==> src/rtl/or_4b_reg.sv <==
// Bitwise OR unit: combinational x | y plus a registered, optionally accumulating copy.
module or_4b_reg
    import or_pkg::*;
#(
    parameter int WIDTH = OR_WIDTH
) (
    input  logic        clk,
    input  logic        rst,
    or_4b_reg_if.slave  bus
);

    logic [WIDTH-1:0] or_xy;
    logic [WIDTH-1:0] or_acc;
    logic [WIDTH-1:0] out_q_d;
    logic [WIDTH-1:0] out_q_q;
    logic             out_valid_d;
    logic             out_valid_q;

    or_bitwise #(.WIDTH(WIDTH)) u_or_comb (
        .a (bus.x),
        .b (bus.y),
        .y (or_xy)
    );

    // Accumulation merges the fresh operands with the held value; saturates naturally at all ones.
    or_bitwise #(.WIDTH(WIDTH)) u_or_acc (
        .a (or_xy),
        .b (out_q_q),
        .y (or_acc)
    );

    always_comb begin
        // NOTE: every always_comb output gets a default first so no path leaves it unassigned (no latch).
        out_q_d     = out_q_q;
        out_valid_d = 1'b0;
        if (bus.clear) begin
            out_q_d     = '0;
            out_valid_d = 1'b0;
        end else if (bus.in_valid) begin
            out_q_d     = bus.acc_en ? or_acc : or_xy;
            out_valid_d = 1'b1;
        end
    end

    always_ff @(posedge clk or posedge rst) begin
        // NOTE: state registers use non-blocking assignments so all flops update together at the edge.
        if (rst) begin
            out_q_q     <= '0;
            out_valid_q <= 1'b0;
        end else begin
            out_q_q     <= out_q_d;
            out_valid_q <= out_valid_d;
        end
    end

    assign bus.out       = or_xy;
    assign bus.out_q     = out_q_q;
    assign bus.out_valid = out_valid_q;
    assign bus.any_set   = |out_q_q;

endmodule : or_4b_reg

==> src/flat_wrapper.sv <==
// flat-port wrapper written by rule: the top's interface ports become plain ports
module or_4b_reg_flat import or_pkg::*;
#(
    parameter int WIDTH = OR_WIDTH
)
  (clk, rst, bus_x, bus_y, bus_in_valid, bus_acc_en, bus_clear, bus_out, bus_out_q, bus_out_valid, bus_any_set);
  or_4b_reg_if #(.WIDTH(WIDTH)) bus_i ();
  input  logic clk;
  input  logic rst;
  input wire logic [$bits(bus_i.x)-1:0] bus_x;
  input wire logic [$bits(bus_i.y)-1:0] bus_y;
  input wire logic [$bits(bus_i.in_valid)-1:0] bus_in_valid;
  input wire logic [$bits(bus_i.acc_en)-1:0] bus_acc_en;
  input wire logic [$bits(bus_i.clear)-1:0] bus_clear;
  output wire logic [$bits(bus_i.out)-1:0] bus_out;
  output wire logic [$bits(bus_i.out_q)-1:0] bus_out_q;
  output wire logic [$bits(bus_i.out_valid)-1:0] bus_out_valid;
  output wire logic [$bits(bus_i.any_set)-1:0] bus_any_set;
  assign bus_i.x = bus_x;
  assign bus_i.y = bus_y;
  assign bus_i.in_valid = bus_in_valid;
  assign bus_i.acc_en = bus_acc_en;
  assign bus_i.clear = bus_clear;
  assign bus_out = bus_i.out;
  assign bus_out_q = bus_i.out_q;
  assign bus_out_valid = bus_i.out_valid;
  assign bus_any_set = bus_i.any_set;
  or_4b_reg #(.WIDTH(WIDTH)) u_core (.clk(clk), .rst(rst), .bus(bus_i));
endmodule
==> config.mk <==
export PLATFORM = sky130hd
export DESIGN_NAME = or_4b_reg_flat
export DESIGN_NICKNAME = d
export VERILOG_FILES = /design/src/rtl/or_pkg.sv /design/src/rtl/or_4b_reg_if.sv /design/src/rtl/or_bitwise.sv /design/src/rtl/or_4b_reg.sv /design/src/flat_wrapper.sv
export SDC_FILE = /design/constraint.sdc
export NUM_CORES = 1
export LEC_CHECK = 0
export BUFFER_PORTS_ARGS = -buffer_cell sky130_fd_sc_hd__buf_2
export CORE_AREA = 2 2 39 41
export CTS_BUF_LIST = sky130_fd_sc_hd__clkbuf_4
export DETAILED_ROUTE_END_ITERATION = 8
export DIE_AREA = 0 0 41 43
export GPL_TIMING_DRIVEN = 0
export SLEW_MARGIN = 0
export SYNTH_ARGS = -nofsm -noshare
export SYNTH_HDL_FRONTEND = slang
export SYNTH_SLANG_ARGS = --single-unit
==> constraint.sdc <==
create_clock -name clk -period 2.75 [get_ports clk]
set_clock_uncertainty 0.2 [all_clocks]
set_input_delay 0.55 -clock clk [delete_from_list [all_inputs] [get_ports clk]]
set_output_delay 0.55 -clock clk [all_outputs]
set_load 0.05 [all_outputs]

## Problem to solve
Once you reach the line with "end else if (bus.in_valid) begin" in the data above, copy it and every line after it exactly, up to and including the line with "export VERILOG_FILES = /design/src/rtl/or_pkg.sv".

## Task result
        end else if (bus.in_valid) begin
            out_q_d     = bus.acc_en ? or_acc : or_xy;
            out_valid_d = 1'b1;
        end
    end

    always_ff @(posedge clk or posedge rst) begin
        // NOTE: state registers use non-blocking assignments so all flops update together at the edge.
        if (rst) begin
            out_q_q     <= '0;
            out_valid_q <= 1'b0;
        end else begin
            out_q_q     <= out_q_d;
            out_valid_q <= out_valid_d;
        end
    end

    assign bus.out       = or_xy;
    assign bus.out_q     = out_q_q;
    assign bus.out_valid = out_valid_q;
    assign bus.any_set   = |out_q_q;

endmodule : or_4b_reg

==> src/flat_wrapper.sv <==
// flat-port wrapper written by rule: the top's interface ports become plain ports
module or_4b_reg_flat import or_pkg::*;
#(
    parameter int WIDTH = OR_WIDTH
)
  (clk, rst, bus_x, bus_y, bus_in_valid, bus_acc_en, bus_clear, bus_out, bus_out_q, bus_out_valid, bus_any_set);
  or_4b_reg_if #(.WIDTH(WIDTH)) bus_i ();
  input  logic clk;
  input  logic rst;
  input wire logic [$bits(bus_i.x)-1:0] bus_x;
  input wire logic [$bits(bus_i.y)-1:0] bus_y;
  input wire logic [$bits(bus_i.in_valid)-1:0] bus_in_valid;
  input wire logic [$bits(bus_i.acc_en)-1:0] bus_acc_en;
  input wire logic [$bits(bus_i.clear)-1:0] bus_clear;
  output wire logic [$bits(bus_i.out)-1:0] bus_out;
  output wire logic [$bits(bus_i.out_q)-1:0] bus_out_q;
  output wire logic [$bits(bus_i.out_valid)-1:0] bus_out_valid;
  output wire logic [$bits(bus_i.any_set)-1:0] bus_any_set;
  assign bus_i.x = bus_x;
  assign bus_i.y = bus_y;
  assign bus_i.in_valid = bus_in_valid;
  assign bus_i.acc_en = bus_acc_en;
  assign bus_i.clear = bus_clear;
  assign bus_out = bus_i.out;
  assign bus_out_q = bus_i.out_q;
  assign bus_out_valid = bus_i.out_valid;
  assign bus_any_set = bus_i.any_set;
  or_4b_reg #(.WIDTH(WIDTH)) u_core (.clk(clk), .rst(rst), .bus(bus_i));
endmodule
==> config.mk <==
export PLATFORM = sky130hd
export DESIGN_NAME = or_4b_reg_flat
export DESIGN_NICKNAME = d
export VERILOG_FILES = /design/src/rtl/or_pkg.sv /design/src/rtl/or_4b_reg_if.sv /design/src/rtl/or_bitwise.sv /design/src/rtl/or_4b_reg.sv /design/src/flat_wrapper.sv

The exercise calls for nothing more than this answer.